El presidente de Estados Unidos, Donald Trump, oficializó este viernes la aplicación de un arancel global del 10 % a las importaciones, medida que entrará en vigor el próximo 24 de febrero y que contempla exclusiones para productos considerados estratégicos.

De acuerdo con un comunicado de la Casa Blanca, el gravamen, sustentado en la sección 122 de la Ley de Comercio de 1974, dejará fuera minerales críticos, metales utilizados en acuñación de moneda y productos energéticos. También permanecerán exentos bienes ganaderos y agrícolas que ya habían sido exceptuados en políticas arancelarias anteriores.

Asimismo, se mantendrán al margen los bienes de México y Canadá comercializados bajo el T-MEC, además de textiles procedentes de Centroamérica. La lista de exclusiones incluye libros, donaciones y equipaje acompañado, con el argumento de proteger sectores sensibles de la economía interna.
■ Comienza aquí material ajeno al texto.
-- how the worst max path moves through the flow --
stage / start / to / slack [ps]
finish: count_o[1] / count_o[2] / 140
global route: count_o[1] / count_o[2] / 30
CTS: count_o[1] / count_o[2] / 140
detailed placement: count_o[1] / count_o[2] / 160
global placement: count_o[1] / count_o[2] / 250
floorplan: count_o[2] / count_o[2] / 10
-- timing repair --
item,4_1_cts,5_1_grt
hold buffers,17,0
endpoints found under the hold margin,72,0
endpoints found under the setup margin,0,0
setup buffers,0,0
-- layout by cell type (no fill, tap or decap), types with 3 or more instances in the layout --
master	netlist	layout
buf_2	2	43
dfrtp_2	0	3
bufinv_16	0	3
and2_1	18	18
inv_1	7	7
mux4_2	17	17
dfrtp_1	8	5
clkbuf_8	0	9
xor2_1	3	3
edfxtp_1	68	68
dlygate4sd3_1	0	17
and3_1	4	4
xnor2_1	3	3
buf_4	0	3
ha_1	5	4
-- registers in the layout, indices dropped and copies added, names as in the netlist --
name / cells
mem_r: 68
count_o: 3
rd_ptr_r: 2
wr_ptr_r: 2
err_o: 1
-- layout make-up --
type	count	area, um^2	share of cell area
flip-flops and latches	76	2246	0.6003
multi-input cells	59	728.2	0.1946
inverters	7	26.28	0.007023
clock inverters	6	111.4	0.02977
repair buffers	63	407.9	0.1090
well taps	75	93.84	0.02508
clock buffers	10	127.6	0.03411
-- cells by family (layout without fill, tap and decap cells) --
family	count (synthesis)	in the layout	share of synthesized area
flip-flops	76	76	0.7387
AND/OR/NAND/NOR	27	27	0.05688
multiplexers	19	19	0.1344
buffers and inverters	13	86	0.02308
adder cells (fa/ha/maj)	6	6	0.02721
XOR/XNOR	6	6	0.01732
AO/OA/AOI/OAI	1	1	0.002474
La Administración estadounidense explicó que la sección 122 permite imponer recargos temporales para atender desequilibrios graves en la balanza de pagos sin requerir aprobación legislativa específica, lo que diferencia este mecanismo de anteriores esquemas arancelarios que enfrentaron impugnaciones judiciales.

Trump defendió la medida como parte de su estrategia para reequilibrar el comercio exterior y fomentar la relocalización productiva en territorio estadounidense, asegurando que los aranceles contribuirán a incentivar empleos mejor remunerados.

El anuncio se produce tras el fallo de la Corte Suprema de Estados Unidos, que anuló aranceles globales previos, incluidos los denominados “recíprocos” y gravámenes adicionales aplicados a México y Canadá. También quedaron afectadas decisiones que elevaron aranceles a países como Brasil e India.